When visiting the ward in the hospital in Sagaing, Myanmar, where all of the AfS patients stay prior to surgery and from one to several days after surgery, it appears that families are all friends and have known each other for quite a while. However, this is not the case. Most live in remote small villages with small populations. Many of them have never seen another child with a cleft palate or lip. They have come together for the surgeries provided by the mission’s staff.
All patients need to be evaluated on the first day of the mission. Those with surgeries scheduled toward the end of the mission need to stay for up to 12 days. Over the course of that period the children and the adults see, meet, befriend, play with, eat with, and talk with each other. They have the opportunity to see other children with cleft. They also discuss common concerns, ideas, and fears, and exchange contact information so they can keep in touch.

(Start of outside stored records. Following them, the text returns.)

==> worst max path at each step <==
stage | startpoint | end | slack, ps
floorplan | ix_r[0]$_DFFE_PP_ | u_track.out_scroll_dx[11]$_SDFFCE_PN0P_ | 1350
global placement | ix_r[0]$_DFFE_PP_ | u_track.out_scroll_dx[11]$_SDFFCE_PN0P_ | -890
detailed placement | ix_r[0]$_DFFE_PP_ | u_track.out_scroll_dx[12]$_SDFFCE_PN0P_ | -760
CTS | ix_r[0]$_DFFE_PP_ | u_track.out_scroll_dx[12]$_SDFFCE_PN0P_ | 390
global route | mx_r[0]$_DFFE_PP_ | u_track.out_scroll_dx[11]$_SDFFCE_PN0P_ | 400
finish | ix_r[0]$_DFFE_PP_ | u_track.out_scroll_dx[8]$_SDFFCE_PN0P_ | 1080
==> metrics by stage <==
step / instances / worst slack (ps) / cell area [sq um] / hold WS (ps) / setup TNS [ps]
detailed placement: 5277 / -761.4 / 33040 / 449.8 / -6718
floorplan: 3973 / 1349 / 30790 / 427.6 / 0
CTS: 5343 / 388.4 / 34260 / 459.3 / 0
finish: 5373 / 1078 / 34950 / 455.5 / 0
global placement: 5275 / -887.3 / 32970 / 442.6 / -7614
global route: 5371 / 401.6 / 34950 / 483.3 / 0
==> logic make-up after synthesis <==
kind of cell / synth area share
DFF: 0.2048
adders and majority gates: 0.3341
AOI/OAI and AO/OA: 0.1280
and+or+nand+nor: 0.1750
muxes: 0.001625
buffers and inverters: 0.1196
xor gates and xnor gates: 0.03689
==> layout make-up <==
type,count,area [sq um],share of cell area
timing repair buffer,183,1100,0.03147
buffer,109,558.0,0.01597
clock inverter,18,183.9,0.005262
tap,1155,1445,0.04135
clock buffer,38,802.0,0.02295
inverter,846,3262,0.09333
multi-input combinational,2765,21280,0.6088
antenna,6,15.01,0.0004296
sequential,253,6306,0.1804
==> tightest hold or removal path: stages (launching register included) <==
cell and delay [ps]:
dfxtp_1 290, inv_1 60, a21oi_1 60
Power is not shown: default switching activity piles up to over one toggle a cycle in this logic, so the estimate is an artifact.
## src/rtl/core/i2cbs_pkg.sv

```systemverilog
package i2cbs_pkg;

	localparam int BYTE_BITS = 8;
	localparam int CNT_W     = $clog2(BYTE_BITS);

	typedef enum logic [2:0] {
		MODE_START = 3'd0,
		MODE_STOP  = 3'd1,
		MODE_WRITE = 3'd2,
		MODE_READ  = 3'd3,
		MODE_SACK  = 3'd4,
		MODE_RACK  = 3'd5
	} mode_t;

	typedef enum logic [3:0] {
		ST_IDLE,
		ST_START_SDA1,
		ST_START_SCL1,
		ST_START_SDA0,
		ST_START_SCL0,
		ST_STOP_SDA0,
		ST_STOP_SCL1,
		ST_STOP_SDA1,
		ST_BIT_SDA,
		ST_BIT_SCLH,
		ST_BIT_SCLL
	} state_t;

	typedef struct packed {
		logic [2:0]           mode;
		logic [BYTE_BITS-1:0] tx_byte;
		logic                 ack_out;
		logic [BYTE_BITS-1:0] line_samples;
	} cmd_t;

	typedef struct packed {
		logic                 scl_level;
		logic                 sda_level;
		logic [BYTE_BITS-1:0] read_value;
		logic                 last;
	} res_t;

	// one pin write produced by the sequencer
	typedef struct packed {
		logic emit;
		logic scl;
		logic sda;
		logic last;
		logic rd;
	} pin_wr_t;

	typedef struct packed {
		logic load;
		logic tx_shift;
		logic rx_shift;
	} shift_ctl_t;

endpackage

```

## src/rtl/core/i2cbs_shift.sv

```systemverilog
module i2cbs_shift (
	input  logic                          clk,
	input  logic                          arst_n,
	input  i2cbs_pkg::shift_ctl_t         ctl,
	input  logic [i2cbs_pkg::BYTE_BITS-1:0] tx_byte,
	input  logic [i2cbs_pkg::BYTE_BITS-1:0] line_samples,
	output logic                          tx_bit,
	output logic [i2cbs_pkg::BYTE_BITS-1:0] rx_value
);
	import i2cbs_pkg::*;

	logic [BYTE_BITS-1:0] tx_q;
	logic [BYTE_BITS-1:0] smp_q;
	logic [BYTE_BITS-1:0] rx_q;

	always_ff @(posedge clk or negedge arst_n) begin
		if (!arst_n) begin
			tx_q  <= '0;
			smp_q <= '0;
			rx_q  <= '0;
		end else if (ctl.load) begin
			tx_q  <= tx_byte;
			smp_q <= line_samples;
			rx_q  <= '0;
		end else begin
			if (ctl.tx_shift) begin
				tx_q <= {tx_q[BYTE_BITS-2:0], 1'b0};
			end
			if (ctl.rx_shift) begin
				smp_q <= {smp_q[BYTE_BITS-2:0], 1'b0};
				rx_q  <= {rx_q[BYTE_BITS-2:0], smp_q[BYTE_BITS-1]};
			end
		end
	end

	assign tx_bit   = tx_q[BYTE_BITS-1];
	assign rx_value = rx_q;

endmodule

```

## src/rtl/core/i2cbs_ctrl.sv

```systemverilog
module i2cbs_ctrl (
	input  logic                  clk,
	input  logic                  arst_n,
	input  logic                  go,
	input  logic                  cmd_acc,
	input  logic [2:0]            mode,
	input  logic                  ack_out,
	input  logic                  tx_bit,
	output logic                  busy,
	output i2cbs_pkg::pin_wr_t    pw,
	output i2cbs_pkg::shift_ctl_t sctl
);
	import i2cbs_pkg::*;

	state_t           state_q, state_d;
	logic [2:0]       mode_q, mode_d;
	logic             ack_q, ack_d;
	logic [CNT_W-1:0] cnt_q, cnt_d;
	logic             scl_q, sda_q;
	logic             rd_mode;
	logic             cnt_zero;

	assign rd_mode  = (mode_q == MODE_READ) || (mode_q == MODE_RACK);
	assign cnt_zero = (cnt_q == '0);
	assign busy     = (state_q != ST_IDLE);

	// next state
	always_comb begin
		state_d = state_q;
		mode_d  = mode_q;
		ack_d   = ack_q;
		cnt_d   = cnt_q;
		case (state_q)
			ST_IDLE: begin
				if (cmd_acc) begin
					mode_d = mode;
					ack_d  = ack_out;
					cnt_d  = '0;
					case (mode)
						MODE_START: state_d = ST_START_SDA1;
						MODE_STOP:  state_d = ST_STOP_SDA0;
						MODE_WRITE, MODE_READ: begin
							state_d = ST_BIT_SDA;
							cnt_d   = CNT_W'(BYTE_BITS - 1);
						end
						MODE_SACK, MODE_RACK: state_d = ST_BIT_SDA;
						default: state_d = ST_IDLE;
					endcase
				end
			end
			ST_START_SDA1: if (go) state_d = ST_START_SCL1;
			ST_START_SCL1: if (go) state_d = ST_START_SDA0;
			ST_START_SDA0: if (go) state_d = ST_START_SCL0;
			ST_START_SCL0: if (go) state_d = ST_IDLE;
			ST_STOP_SDA0:  if (go) state_d = ST_STOP_SCL1;
			ST_STOP_SCL1:  if (go) state_d = ST_STOP_SDA1;
			ST_STOP_SDA1:  if (go) state_d = ST_IDLE;
			ST_BIT_SDA:    if (go) state_d = ST_BIT_SCLH;
			ST_BIT_SCLH:   if (go) state_d = ST_BIT_SCLL;
			ST_BIT_SCLL: begin
				if (go) begin
					if (cnt_zero) begin
						state_d = ST_IDLE;
					end else begin
						cnt_d = cnt_q - 1'b1;
						// read byte releases sda once, then only clocks
						state_d = (mode_q == MODE_READ) ? ST_BIT_SCLH : ST_BIT_SDA;
					end
				end
			end
			default: state_d = ST_IDLE;
		endcase
	end

	// outputs
	always_comb begin
		pw.emit       = busy && go;
		pw.scl        = scl_q;
		pw.sda        = sda_q;
		pw.last       = 1'b0;
		pw.rd         = 1'b0;
		sctl.load     = cmd_acc;
		sctl.tx_shift = 1'b0;
		sctl.rx_shift = 1'b0;
		case (state_q)
			ST_START_SDA1: pw.sda = 1'b1;
			ST_START_SCL1: pw.scl = 1'b1;
			ST_START_SDA0: pw.sda = 1'b0;
			ST_START_SCL0: begin
				pw.scl  = 1'b0;
				pw.last = 1'b1;
			end
			ST_STOP_SDA0: pw.sda = 1'b0;
			ST_STOP_SCL1: pw.scl = 1'b1;
			ST_STOP_SDA1: begin
				pw.sda  = 1'b1;
				pw.last = 1'b1;
			end
			ST_BIT_SDA: begin
				case (mode_q)
					MODE_WRITE: pw.sda = tx_bit;
					MODE_SACK:  pw.sda = ack_q;
					default:    pw.sda = 1'b1;
				endcase
			end
			ST_BIT_SCLH: begin
				pw.scl        = 1'b1;
				sctl.rx_shift = go && rd_mode;
			end
			ST_BIT_SCLL: begin
				pw.scl        = 1'b0;
				pw.last       = cnt_zero;
				pw.rd         = cnt_zero && rd_mode;
				sctl.tx_shift = go;
			end
			default: pw.emit = 1'b0;
		endcase
	end

	always_ff @(posedge clk or negedge arst_n) begin
		if (!arst_n) begin
			state_q <= ST_IDLE;
			mode_q  <= MODE_START;
			ack_q   <= 1'b0;
			cnt_q   <= '0;
			scl_q   <= 1'b1;
			sda_q   <= 1'b1;
		end else begin
			state_q <= state_d;
			mode_q  <= mode_d;
			ack_q   <= ack_d;
			cnt_q   <= cnt_d;
			if (pw.emit) begin
				scl_q <= pw.scl;
				sda_q <= pw.sda;
			end
		end
	end

`ifndef SYNTH
	a_last_to_idle: assert property (@(posedge clk) disable iff (!arst_n)
		(pw.emit && pw.last) |=> (state_q == ST_IDLE))
		else $error("sequencer not idle after final pin write");

	a_start_leaves_low: assert property (@(posedge clk) disable iff (!arst_n)
		(pw.emit && state_q == ST_START_SCL0) |=> (!scl_q && !sda_q))
		else $error("start did not leave both lines low");

	a_held_stable: assert property (@(posedge clk) disable iff (!arst_n)
		!pw.emit |=> $stable({scl_q, sda_q}))
		else $error("line levels changed without a pin write");

	a_cnt_range: assert property (@(posedge clk) disable iff (!arst_n)
		cnt_q <= CNT_W'(BYTE_BITS - 1))
		else $error("bit counter out of range");

	a_no_load_busy: assert property (@(posedge clk) disable iff (!arst_n)
		busy |-> !sctl.load)
		else $error("shift register loaded mid command");
`endif

endmodule

```

## src/rtl/core/i2c_master_bit_sequencer.sv

```systemverilog
// channel  | signals                        | moves
// ---------+--------------------------------+------------------------------------
// cmd      | cmd_valid, cmd_stall, cmd      | one request: mode and its operands
// res      | res_valid, res_stall, res      | one pin write: scl, sda, read, last
//
// one pin write per cycle while res is not stalled; a request has 3 to 24 pin
// writes (write byte 24) and is accepted while idle, with no pin write.
// bit pacing is set by the sequencer state machine and its bit counter.
// reset leaves both lines released high and the sequencer idle.
// cmd_stall is high while a request is being played out; a stalled result
// is held in the output register and the sequencer waits.
module i2c_master_bit_sequencer (
	input  logic              clk,
	input  logic              arst_n,
	input  logic              cmd_valid,
	output logic              cmd_stall,
	input  i2cbs_pkg::cmd_t   cmd,
	output logic              res_valid,
	input  logic              res_stall,
	output i2cbs_pkg::res_t   res
);
	import i2cbs_pkg::*;

	logic                 go;
	logic                 cmd_acc;
	logic                 busy;
	logic                 tx_bit;
	logic [BYTE_BITS-1:0] rx_value;
	pin_wr_t              pw;
	shift_ctl_t           sctl;
	logic                 res_valid_q;
	res_t                 res_q;

	assign go        = !res_valid_q || !res_stall;
	assign cmd_stall = busy;
	assign cmd_acc   = cmd_valid && !busy;

	i2cbs_ctrl u_ctrl (
		.clk     (clk),
		.arst_n  (arst_n),
		.go      (go),
		.cmd_acc (cmd_acc),
		.mode    (cmd.mode),
		.ack_out (cmd.ack_out),
		.tx_bit  (tx_bit),
		.busy    (busy),
		.pw      (pw),
		.sctl    (sctl)
	);

	i2cbs_shift u_shift (
		.clk          (clk),
		.arst_n       (arst_n),
		.ctl          (sctl),
		.tx_byte      (cmd.tx_byte),
		.line_samples (cmd.line_samples),
		.tx_bit       (tx_bit),
		.rx_value     (rx_value)
	);

	always_ff @(posedge clk or negedge arst_n) begin
		if (!arst_n) begin
			res_valid_q <= 1'b0;
		end else if (go) begin
			res_valid_q <= pw.emit;
		end
	end

	always_ff @(posedge clk) begin
		if (pw.emit) begin
			res_q.scl_level  <= pw.scl;
			res_q.sda_level  <= pw.sda;
			res_q.read_value <= pw.rd ? rx_value : '0;
			res_q.last       <= pw.last;
		end
	end

	assign res_valid = res_valid_q;
	assign res       = res_q;

endmodule
```

## config.mk

```make
export PLATFORM = sky130hd
export DESIGN_NAME = i2c_master_bit_sequencer
export DESIGN_NICKNAME = d
export VERILOG_FILES = /design/src/rtl/core/i2cbs_pkg.sv /design/src/rtl/core/i2cbs_shift.sv /design/src/rtl/core/i2cbs_ctrl.sv /design/src/rtl/core/i2c_master_bit_sequencer.sv
export SDC_FILE = /design/constraint.sdc
export NUM_CORES = 1
export LEC_CHECK = 0
export BUFFER_PORTS_ARGS = -buffer_cell sky130_fd_sc_hd__buf_2
export CORE_MARGIN = 10
export CORE_UTILIZATION = 51
export CTS_BUF_LIST = sky130_fd_sc_hd__clkbuf_16
export CTS_CLUSTER_DIAMETER = 60
export DETAILED_ROUTE_END_ITERATION = 16
export GPL_ROUTABILITY_DRIVEN = 0
export HOLD_SLACK_MARGIN = 0.1
export PLACE_DENSITY = 0.86
export SYNTH_ARGS = -nofsm -noshare
export SYNTH_HDL_FRONTEND = slang
export SYNTH_SLANG_ARGS = --single-unit
```

## constraint.sdc

```tcl
create_clock -name clk -period 2 [get_ports clk]
set_clock_uncertainty 0.15 [all_clocks]
set_input_delay 0.4 -clock clk [delete_from_list [all_inputs] [get_ports clk]]
set_output_delay 0.4 -clock clk [all_outputs]
set_load 0.1 [all_outputs]
```

==> results.sh <==
export IMPL_ys_seq_elements=49
export IMPL_drtPass1Iterations=4
export IMPL_drc_errors=0
export IMPL_synthMuxAreaShare=0.0565
export IMPL_grt_total_usage=0.136
export IMPL_cts_buffers=5
export IMPL_fmax_ghz=0.502
export IMPL_synth_top_family_by_area="compound AO/OA/AOI/OAI gates"
export IMPL_first_global_vias=1971
export IMPL_tns_ns=0
export IMPL_synth_simple_area_share=0.179
export IMPL_r2r_start="u_ctrl.state_q[1]"
export IMPL_p_leak_uw=0.00135
export IMPL_grt_pass1_wl_um=9390
export IMPL_final_cells=361
export IMPL_ff_latch_area_um2=1290
export IMPL_power_density_nw_per_um2=1790
export IMPL_ff2ff_setup_slack_ns=0.07
export IMPL_cts_htree_levels=2
export IMPL_via_per_inst=5.40
export IMPL_rr_worst_depth=8
export IMPL_placedInstanceArea_um2=2820
export IMPL_cts_tree="yes"
export IMPL_clk_latency_ns=0.29
export IMPL_whs_endpoint="u_ctrl.ack_q"
export IMPL_cp_top_family="flip-flops"
export IMPL_core_um2=4750
export IMPL_synth_edff_count=11
export IMPL_report_final_slew_viol_count=0
export IMPL_setup_viol=0
export IMPL_synthToLayoutAreaGrowth_pct=23.0
export IMPL_comb_power_share=0.513
export IMPL_synth_seq_area_share=0.513
export IMPL_syn_num_nets=271
export IMPL_syn_avg_cell_area_um2=10.2
export IMPL_post_place_cells=347
export IMPL_crit_chain="nor4_4 -> bufinv_8 -> buf_12"
export IMPL_layout_setup_ws_ns=0.00965
export IMPL_min_from="cmd[8]"
export IMPL_clock_sinks=49
export IMPL_synth_adder_area_share=0.0100
export IMPL_synth_compound_area_frac=0.183
export IMPL_crit_path_end_kind="primary output"
export IMPL_min_path_cells=3
export IMPL_dieWidth_um=90.1
export IMPL_min_path_type="in2reg"
export IMPL_p_sw_frac=0.463
export IMPL_synth_warnings=0
export IMPL_relSlewSlack=0.668
export IMPL_min_period_ns=1.99
export IMPL_routedWlPerCell_um=14.9
export IMPL_yosys_top_cells_area="dfrtp_1 (36%), edfxtp_1 (13%), nand2_1 (7.5%), mux2i_1 (5.2%), o21ai_0 (2.8%)"
export IMPL_cts_root_buffer="clkbuf_16"
export IMPL_hold_violations=0
export IMPL_place_ws_ns=0.110
export IMPL_p_int_uw=2970
export IMPL_cap_viol_max_count=0
export IMPL_path_class="reg2out"
export IMPL_cp_startpoint="u_ctrl.state_q[1]"
export IMPL_rows=25
export IMPL_diodes=0
export IMPL_slowest_delay_ns=0.43
export IMPL_drt_initial_drc_count=139
export IMPL_vdd_drop_max_v=0.000840
export IMPL_r2r_end="u_shift.rx_value[0]"
export IMPL_ant_nets=0
export IMPL_run_status="complete, no violations"
export IMPL_synthArstFlopShare=0.776
export IMPL_arrival_ns=1.44
export IMPL_start_kind="flop"
export IMPL_p_sw_uw=2560
export IMPL_nets=319
export IMPL_worst_path_max_fanout=4
export IMPL_overflow=0
export IMPL_die_h_um=90.1
export IMPL_ios=37
export IMPL_multi_input_area_um2=1130
export IMPL_dp_hpwl_um=3700
export IMPL_synthDistinctLibCells=56
export IMPL_ctsLongestPathBuffers=2
export IMPL_synth_top_cell_by_area="dfrtp_1"
export IMPL_grt_max_degree=39
export IMPL_final_cell_area_um2=3080
export IMPL_final_common_cell="nand2_1"
export IMPL_pwr_share_seq=0.313
export IMPL_fillers=380
export IMPL_antenna_found_initial=0
export IMPL_rsz0062_at_grt="true"
export IMPL_die_area_um2=8110
export IMPL_synth_xor_area_share=0.00700
export IMPL_drive_gt1_frac=0.282
export IMPL_final_cell_mix="nand2_1 (50), buf_2 (37), dfrtp_1 (33)"
export IMPL_utilization=0.648
export IMPL_worst_path_buf_inv=2
export IMPL_worst_pin_slew_ns=0.495
export IMPL_synthFlopType="dfrtp_1"
export IMPL_netlist_instances=245
export IMPL_start_util=0.527
export IMPL_p_clk_frac=0.174
export IMPL_post_route_period_util=0.995
export IMPL_syn_cell_area_um2=2500
export IMPL_crit_required_ns=1.45
export IMPL_netlist_area_leader_share=0.360
export IMPL_vias=1951
export IMPL_crit_path_top_delay_cell="dfrtp_2"
export IMPL_wl_um=5370
export IMPL_cts_clk_slew_worst_paths_ns=0.07
export IMPL_crit_cells=3
export IMPL_portBuffers=36
registers in the layout (all words and copies together) (netlist names):
register	cells
res	11
res_valid	1
u_ctrl.ack_q	1
u_ctrl.cnt_q	3
u_ctrl.mode_q	3
u_ctrl.scl_q	1
u_ctrl.sda_q	1
u_ctrl.state_q	4
u_shift.rx_value	8
u_shift.smp_q	8
u_shift.tx_q	8
cell type report:
class	count	area share
clock buffer	5	0.0406
sequential	49	0.418
multi-input combinational	174	0.366
inverter	7	0.0138
tap	67	0.0272
clock inverter	3	0.0142
timing repair buffer	56	0.121
power groups by stage:
stage               Combinational, µW  Clock [µW]  Sequential (µW)
floorplan                        1370           0             2510
global placement                 2660           0             1720
detailed placement               2700           0             1730
CTS                              2790         973             1720
global route                     3070        1010             1790
finish                           2830         964             1730
routing by layer:
metal / share of wire / track usage / vias to the layer above / wire [µm]
li1: - / - / 965 / -
met1: 0.44 / 0.168 / 917 / 2340
met2: 0.48 / 0.217 / 54 / 2600
met3: 0.060 / 0.0432 / 15 / 323
met4: 0.019 / 0.0531 / 0 / 104
met5: 0 / 0 / - / 0
Yosys cell counts, types with 4 or more instances:
cell type / n
mux2i_1: 13
nor2_1: 10
o21ai_1: 12
buf_2: 4
edfxtp_1: 11
o21ai_0: 14
a21oi_1: 6
dfrtp_1: 36
inv_1: 4
nand2_1: 50
and2_1: 9
a22o_1: 5
a21o_1: 6
clkbuf_1: 6
metrics by stage:
stage	hold WS (ns)	total power (µW)
2_1_floorplan	-0.0456	3880
3_3_place_gp	0.314	4380
3_5_place_dp	0.321	4430
4_1_cts	0.152	5490
5_1_grt	0.167	5860
6_report	0.152	5530
worst reg2reg max path, stage by stage (launching register included):
cell and delay [ns]:
dfrtp_2 0.43, buf_4 0.15, buf_4 0.18, nor2b_1 0.17
nand2_1 0.11, nor3_4 0.17, buf_2 0.21, mux2i_1 0.20
nor2_1 0.05
cell families (layout without fill, tap and decap cells):
kind of cell	Yosys count	after routing
AOI/OAI and AO/OA	66	66
xor gates and xnor gates	2	2
adders and majority gates	2	2
buffers and inverters	22	71
DFF	49	49
muxes	14	14
and+or+nand+nor	90	90
worst max path at each step:
| stage | end | slack, ns |
|---|---|---|
| finish | cmd_stall | 0.01 |
| global route | u_shift.rx_value[3] | -0.03 |
| CTS | cmd_stall | 0.008 |
| detailed placement | u_shift.tx_q[0] | 0.11 |
| global placement | u_ctrl.state_q[2] | 0.16 |
| floorplan | u_ctrl.scl_q | 0.02 |
repair_timing:
item | in CTS | in global routing
pin swaps | 1 | 1
cloned | 0 | 2
endpoints found under the hold margin | 36 | 0
gates resized for setup | 6 | 6
hold buffers | 1 | 0
endpoints found under the setup margin | 1 | 22
buffers inserted | 2 | 1
(Power assumes the default switching activity.)
### src/rtl/b64d_pkg.sv
`default_nettype none
package b64d_pkg;

  localparam int unsigned CountBits = 16;
  localparam int unsigned LimitBits = 16;
  localparam int unsigned CmpW = (CountBits > LimitBits) ? CountBits : LimitBits;

  localparam logic [LimitBits-1:0] LimitReset = '1;
  localparam logic [7:0] PadChar = 8'd61;

  // Result queue depth.
  localparam int unsigned QDepth = 4;
  localparam int unsigned QAw = $clog2(QDepth);

  localparam logic [1:0] ST_OK       = 2'd0;
  localparam logic [1:0] ST_BAD_LAST = 2'd1;
  localparam logic [1:0] ST_FULL     = 2'd2;
  localparam logic [1:0] ST_TRUNC    = 2'd3;

  localparam logic [1:0] PH_FIRST  = 2'd0;
  localparam logic [1:0] PH_SECOND = 2'd1;
  localparam logic [1:0] PH_THIRD  = 2'd2;
  localparam logic [1:0] PH_FOURTH = 2'd3;

  typedef struct packed {
    logic       is_final;
    logic [7:0] data_byte;
    logic [15:0] byte_count;
    logic [1:0] status;
  } res_t;

  // Sextet value 0..63, or 64 for a character outside the alphabet.
  function automatic logic [6:0] sextet_of(logic [7:0] c);
    if (c >= 8'h41 && c <= 8'h5a) return 7'(c - 8'h41);
    if (c >= 8'h61 && c <= 8'h7a) return 7'(c - 8'h61 + 8'd26);
    if (c >= 8'h30 && c <= 8'h39) return 7'(c - 8'h30 + 8'd52);
    if (c == 8'h2b) return 7'd62;
    if (c == 8'h2f) return 7'd63;
    return 7'd64;
  endfunction

endpackage
`default_nettype wire

### src/rtl/b64d_if.sv
`default_nettype none
interface b64d_in_if;
  logic       valid;
  logic       ready;
  logic [7:0] ch;
  logic       last;

  modport source (output valid, ch, last, input ready);
  modport sink (input valid, ch, last, output ready);
endinterface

Yes, the group of patients and families has become a community. When we interviewed several families in the ward most said that they heard about the mission on TV either in their home or in a tea shop. One mom heard about it from her dad who heard it on TV. Another had heard extremely postive remarks about AfS missions so she eagerly awaited one to be scheduled. Yet another found out about it on Facebook. Only one of the many moms said she had seen another child with cleft in her village.They all felt relieved and not alone when they arrived at the ward and saw other children with cleft. As they return to their respective homes they feel happy to have made new friends who share a common challenges.